• Work required:
Print the records below from the first line through the line containing "## repair_timing", both included, word for word.

Saved entries
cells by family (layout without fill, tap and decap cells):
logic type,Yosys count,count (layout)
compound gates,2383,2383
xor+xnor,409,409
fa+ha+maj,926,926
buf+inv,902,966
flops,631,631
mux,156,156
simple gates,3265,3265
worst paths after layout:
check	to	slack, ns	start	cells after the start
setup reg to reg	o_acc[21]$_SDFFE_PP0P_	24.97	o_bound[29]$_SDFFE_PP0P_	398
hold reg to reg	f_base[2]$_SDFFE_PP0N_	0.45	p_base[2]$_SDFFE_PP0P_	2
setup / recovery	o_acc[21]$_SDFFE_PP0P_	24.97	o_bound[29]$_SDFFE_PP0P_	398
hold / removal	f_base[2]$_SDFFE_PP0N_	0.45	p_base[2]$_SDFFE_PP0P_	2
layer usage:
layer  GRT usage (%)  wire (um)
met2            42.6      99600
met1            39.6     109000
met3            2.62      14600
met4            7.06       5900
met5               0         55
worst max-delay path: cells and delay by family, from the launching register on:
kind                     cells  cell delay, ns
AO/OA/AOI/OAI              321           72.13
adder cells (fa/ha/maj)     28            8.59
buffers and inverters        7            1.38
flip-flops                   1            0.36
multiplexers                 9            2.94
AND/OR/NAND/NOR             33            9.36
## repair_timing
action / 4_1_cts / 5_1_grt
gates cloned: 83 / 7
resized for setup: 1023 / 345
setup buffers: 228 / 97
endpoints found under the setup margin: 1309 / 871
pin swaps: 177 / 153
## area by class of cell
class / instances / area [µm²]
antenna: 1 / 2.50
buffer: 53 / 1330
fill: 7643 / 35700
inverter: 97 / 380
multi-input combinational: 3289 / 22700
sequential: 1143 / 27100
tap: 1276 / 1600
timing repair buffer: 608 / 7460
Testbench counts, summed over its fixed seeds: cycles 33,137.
This design comes from an exercise in tuning for small area, a short achievable clock period and few clock cycles per item on the open sky130 flow, not from production work. RTL that was checked went through simulation tests only; none was proved equivalent to the original. Power and IR drop assume default switching activity. The flow treats the clock pin as an ideal source, which a real chip does not have.

==> flow/design.v (excerpt) <==
module rle_plane_enc (
    input  wire       clk,
    input  wire       rst,
    input  wire       in_valid,
    output reg        in_ready,
    input  wire [7:0] in_data,
    input  wire       in_last,
    output reg        out_valid,
    input  wire       out_ready,
    output reg  [7:0] out_data,
    output reg        out_last
);
export LEC_CHECK = 0
export CAP_MARGIN = 20
export CORE_MARGIN = 2
export CORE_UTILIZATION = 70
export SLEW_MARGIN = 20
create_clock -name core_clock -period 10.0 [get_ports {clk}]
standard.sh (not shown) runs the stock make flow with config.mk's settings and CLKGATE_MAP_FILE= SYNTH_SCRIPT=/design/flow/synth_recipe.tcl, a recipe that flattens the netlist after the stock synthesis.
==> flow/flow/run.sh <==
#!/bin/bash
# Standard ORFS layout (the standard.sh, standard synthesis unchanged),
# with timing repair aiming for 7 ns of setup slack at the 10 ns clock and
# clock tree synthesis with larger sink clusters and no dummy loads.
set -euo pipefail
bash standard.sh SETUP_SLACK_MARGIN=7 \
  "CTS_ARGS=-sink_clustering_enable -repair_clock_nets -dont_use_dummy_load -sink_clustering_size 30 -sink_clustering_max_diameter 120 -buf_list sky130_fd_sc_hd__clkbuf_16" \
  finish > flow.log 2>&1
Testbench counts at the start, summed over its fixed seeds: cycles 56,544, bytes 55,362.
Rerun with:
Settings changed: CORE_UTILIZATION 70 to 60.
Result: The new run finished clean. Final area goes up slightly. Via count goes down slightly. Power goes down slightly. Final cell count goes up by a few percent.

========
== run 1 ==
rle_plane_enc, a different RTL version from the one above (not shown whole).
For scale: ~2,300 cells after synthesis, ~1,500 flip-flops, about 24 I/O pins, roughly 0.037 mm2 of cells after synthesis.
Settings: LEC_CHECK=0, CAP_MARGIN=20, CORE_MARGIN=2, CORE_UTILIZATION=40, SLEW_MARGIN=20; clock period 10.0 ns.
==> flow/flow/run.sh <==
#!/bin/bash
# Standard ORFS layout (the standard.sh, standard synthesis unchanged),
# with timing repair aiming for 7 ns of setup slack at the 10 ns clock.
set -euo pipefail
bash standard.sh SETUP_SLACK_MARGIN=7 finish > flow.log 2>&1
Testbench counts of run 1, summed over its fixed seeds: cycles 56,567, bytes 55,362.
Changes in run 2 relative to run 1:
==> flow/run.sh (new file) <==
#!/bin/bash
# synth_recipe.tcl (not shown) runs the flow's synth.tcl, then flattens the netlist and writes it again
# the make line also repeats each setting of config.mk as NAME=value (left out here)
make -C /OpenROAD-flow-scripts/flow DESIGN_CONFIG=/design/flow/config.mk WORK_HOME=/design/flow/orfs CLKGATE_MAP_FILE= SYNTH_SCRIPT=/design/flow/synth_recipe.tcl finish
removed: flow/flow/run.sh
removed: flow/standard.sh
[summary]
- Run 2 closes out successfully: all stages finished, all timing, DRC and antenna checks passed.
- The total number of vias in run 2 sits 592 below the value recorded for run 1.
- Changes observed in run 2 relative to run 1: final period utilization went up; total design power shows no meaningful change; share of total power in combinational logic went down 0.6 points.
- Comparing run 1 and run 2, relative contribution of the clock network to total power is lower on run 1.
> inputs changed (run 2 -> run 3)
# run 2
export LEC_CHECK = 0
export CAP_MARGIN = 20
export CORE_MARGIN = 2
export CORE_UTILIZATION = 40
export SLEW_MARGIN = 20
create_clock -name core_clock -period 10.0 [get_ports {clk}]
# run 3
export LEC_CHECK = 0
export CAP_MARGIN = 20
export CORE_MARGIN = 2
export CORE_UTILIZATION = 40
export SETUP_SLACK_MARGIN = 5
export SLEW_MARGIN = 20
create_clock -name core_clock -period 10.0 [get_ports {clk}]
[summary]
The flow did not stop early for run 3: all stages ran, and the layout cleared the timing, design-rule and antenna checks.
Run 2 -> run 3: cell total after placement delta 0, exact match
Compared with run 2, run 3 shows reg2reg setup slack higher by 350 ps.
For via count, run 2 and run 3 come out practically identical.
Run 3 and run 2 ended up with nearly the same area added between synthesis and finish.
Routed length per placed instance: run 2 vs run 3, no meaningful difference
Critical path data arrival time: higher on run 2
Timing-limited maximum frequency, run 3 and run 2: smaller value in run 2
Compare run 3 and run 2 | transition at the pin with the smallest max-transition slack lower: run 2
Looking at run 3 and run 2, the worst clock skew is a wash.
Between run 2 and run 3, the number of distinct library cell variants in the gate-level netlist after synthesis does not differ in any meaningful way.
Non-clock buffer count, run 3 and run 2: higher on run 3
## Diff of input files: run 4 against run 3
# run 3
export LEC_CHECK = 0
export CAP_MARGIN = 20
export CORE_MARGIN = 2
export CORE_UTILIZATION = 40
export SETUP_SLACK_MARGIN = 5
export SLEW_MARGIN = 20
create_clock -name core_clock -period 10.0 [get_ports {clk}]
# run 4
export LEC_CHECK = 0
export ABC_CLOCK_PERIOD_IN_PS = 2500
export CAP_MARGIN = 20
export CORE_MARGIN = 2
export CORE_UTILIZATION = 40
export SLEW_MARGIN = 20
create_clock -name core_clock -period 10.0 [get_ports {clk}]
## What came out
Run 4 -> run 3: global-route usage flat. Data arrival time of the worst path, run 4 and run 3: lower on run 3. Per the comparison of run 4 with run 3, total non-filler cell area in the finished layout flat; worst path buffer plus inverter count down 2. | via count | run 4 vs run 3 | ≈ equal |. Summary of the comparison: worst setup slack is lower in run 4, relative to run 3. Compared run 3 against run 4; cell count within noise.

========
== the reference run ==
rle_plane_enc, a different RTL version from the one above (not shown whole).
For scale: about 2300 cells after synthesis, ~1500 flip-flops, ~24 I/O pins, about 38000 µm² of cells after synthesis.
==> flow/design.v (excerpt) <==
module rle_plane_enc (
    input  wire       clk,
    input  wire       rst,
    input  wire       in_valid,
    output reg        in_ready,
    input  wire [7:0] in_data,
    input  wire       in_last,
    output reg        out_valid,
    input  wire       out_ready,
    output reg  [7:0] out_data,
    output reg        out_last
);
    localparam integer N  = 128;    
    localparam integer PW = 7;      
    localparam integer M  = 8;      
    localparam [1:0] T_DEAD = 2'd0, T_LIT = 2'd1, T_RUN = 2'd2, T_RUNL = 2'd3;
    localparam [1:0] K_RUN = 2'd0, K_SOS = 2'd1, K_NEXT = 2'd2;
    reg [7:0] wd0, wd1, wd2, wd3, wd4;
    reg       wl0, wl1, wl2, wl3, wl4;
    reg       we0, we1, we2, we3, we4;
    reg [4:0] wv;                
    reg [7:0] lastb;             
    wire acc = in_valid && in_ready;
    wire in_eq = (in_data == lastb);
    reg [6:0] scnt;       
    reg       sc0, sc124, sc125, sc126, sc127;    
    reg       srun;       
    reg [6:0] lcnt;       
    reg       lc0, lc127, lge2;                   
    reg       lone;       
    reg       cont;       
    localparam integer FD = 4;
    reg [8:0] hq [0:FD-1];
    reg [1:0] hq_wp, hq_rp;
    reg [2:0] hq_n;
    reg       hq_full;
    wire hq_empty = (hq_n == 3'd0);
    reg [11:0] rq0, rq1;         
    reg [1:0]  rq_n;
    reg        rq_room;
    reg [10*N-1:0] ring;
    reg [PW-1:0]   ptr;         
    reg [PW-1:0]   dy;          
    reg [M-1:0]    dyo;         
    reg            pey;         
    reg            fa;          
    reg            clr;         
    wire [1:0] tap_tag = ring[10*N-1 -: 2];
    wire [7:0] tap_dat = ring[10*N-3 -: 8];
    wire [1:0] n2_tag  = ring[10*(N-1)-1 -: 2];
    reg [7:0] lrem;       
    reg       lz, l1;     
    reg       shortf;     
    reg       vdone;      
    reg       eopc;       
    localparam integer OQ = 3;
    reg [8:0] oq [0:OQ-1];
    reg [1:0] oq_wp, oq_rp;
    reg [1:0] oq_n;
    reg       can_out;    
    wire la_ok = wv[3] || (wv[0] && wl0) || (wv[1] && wl1) || (wv[2] && wl2);
    wire e_ok  = wv[0] && la_ok;
  ...
export LEC_CHECK = 0
export CAP_MARGIN = 20
export CORE_MARGIN = 2
export CORE_UTILIZATION = 40
export SLEW_MARGIN = 20
create_clock -name core_clock -period 10.0 [get_ports {clk}]
==> flow/flow/run.sh <==
#!/bin/bash
# Standard ORFS layout (the standard.sh, standard synthesis unchanged),
# with timing repair aiming for 7 ns of setup slack at the 10 ns clock and
# clock tree synthesis without dummy loads.
set -euo pipefail
bash standard.sh SETUP_SLACK_MARGIN=7 \
  "CTS_ARGS=-sink_clustering_enable -repair_clock_nets -dont_use_dummy_load" \
  finish > flow.log 2>&1
Setup changes, the reference run to the trial run
--- a/flow/flow/run.sh
+++ b/flow/flow/run.sh
@@ -4 +4 @@
-# clock tree synthesis without dummy loads.
+# clock tree synthesis with larger sink clusters and no dummy loads.
@@ -7 +7 @@
-  "CTS_ARGS=-sink_clustering_enable -repair_clock_nets -dont_use_dummy_load" \
+  "CTS_ARGS=-sink_clustering_enable -repair_clock_nets -dont_use_dummy_load -sink_clustering_size 30 -sink_clustering_max_diameter 120 -buf_list sky130_fd_sc_hd__clkbuf_16" \
### Flow results
Re critical path depth: no difference whatsoever between the trial run and the reference run. The trial run and the reference run ended up with roughly the same area used by sequential logic in the layout. Diff the reference run -> the trial run | share of final layout cell area taken by non-clock buffers | increase of 0.26 points.
No run of this note included a check of the RTL's function; only the layout flow was run.

========
== north ==
Another version of the RTL of rle_plane_enc (not shown whole).
Size in the first run: about 1400 flip-flops, roughly 0.035 sq mm of cells after synthesis.
## rle_plane_enc
module rle_plane_enc (
    input  wire       clk,
    input  wire       rst,
    input  wire       in_valid,
    output reg        in_ready,
    input  wire [7:0] in_data,
    input  wire       in_last,
    output reg        out_valid,
    input  wire       out_ready,
    output reg  [7:0] out_data,
    output reg        out_last
);
export LEC_CHECK = 0
export CAP_MARGIN = 20
export CORE_MARGIN = 2
export CORE_UTILIZATION = 40
export SLEW_MARGIN = 20
create_clock -name core_clock -period 10.0 [get_ports {clk}]
==> flow/flow/run.sh <==
#!/bin/bash
# Standard ORFS layout (the standard.sh, standard synthesis unchanged),
# with timing repair aiming for 7 ns of setup slack at the 10 ns clock and
# clock tree synthesis with larger sink clusters and no dummy loads.
set -euo pipefail
bash standard.sh SETUP_SLACK_MARGIN=7 \
  "CTS_ARGS=-sink_clustering_enable -repair_clock_nets -dont_use_dummy_load -sink_clustering_size 30 -sink_clustering_max_diameter 120 -buf_list sky130_fd_sc_hd__clkbuf_16" \
  finish > flow.log 2>&1
Testbench counts of north, summed over its fixed seeds: cycles 56,544, bytes 55,362.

• Solution to the problem:
cells by family (layout without fill, tap and decap cells):
logic type,Yosys count,count (layout)
compound gates,2383,2383
xor+xnor,409,409
fa+ha+maj,926,926
buf+inv,902,966
flops,631,631
mux,156,156
simple gates,3265,3265
worst paths after layout:
check	to	slack, ns	start	cells after the start
setup reg to reg	o_acc[21]$_SDFFE_PP0P_	24.97	o_bound[29]$_SDFFE_PP0P_	398
hold reg to reg	f_base[2]$_SDFFE_PP0N_	0.45	p_base[2]$_SDFFE_PP0P_	2
setup / recovery	o_acc[21]$_SDFFE_PP0P_	24.97	o_bound[29]$_SDFFE_PP0P_	398
hold / removal	f_base[2]$_SDFFE_PP0N_	0.45	p_base[2]$_SDFFE_PP0P_	2
layer usage:
layer  GRT usage (%)  wire (um)
met2            42.6      99600
met1            39.6     109000
met3            2.62      14600
met4            7.06       5900
met5               0         55
worst max-delay path: cells and delay by family, from the launching register on:
kind                     cells  cell delay, ns
AO/OA/AOI/OAI              321           72.13
adder cells (fa/ha/maj)     28            8.59
buffers and inverters        7            1.38
flip-flops                   1            0.36
multiplexers                 9            2.94
AND/OR/NAND/NOR             33            9.36
## repair_timing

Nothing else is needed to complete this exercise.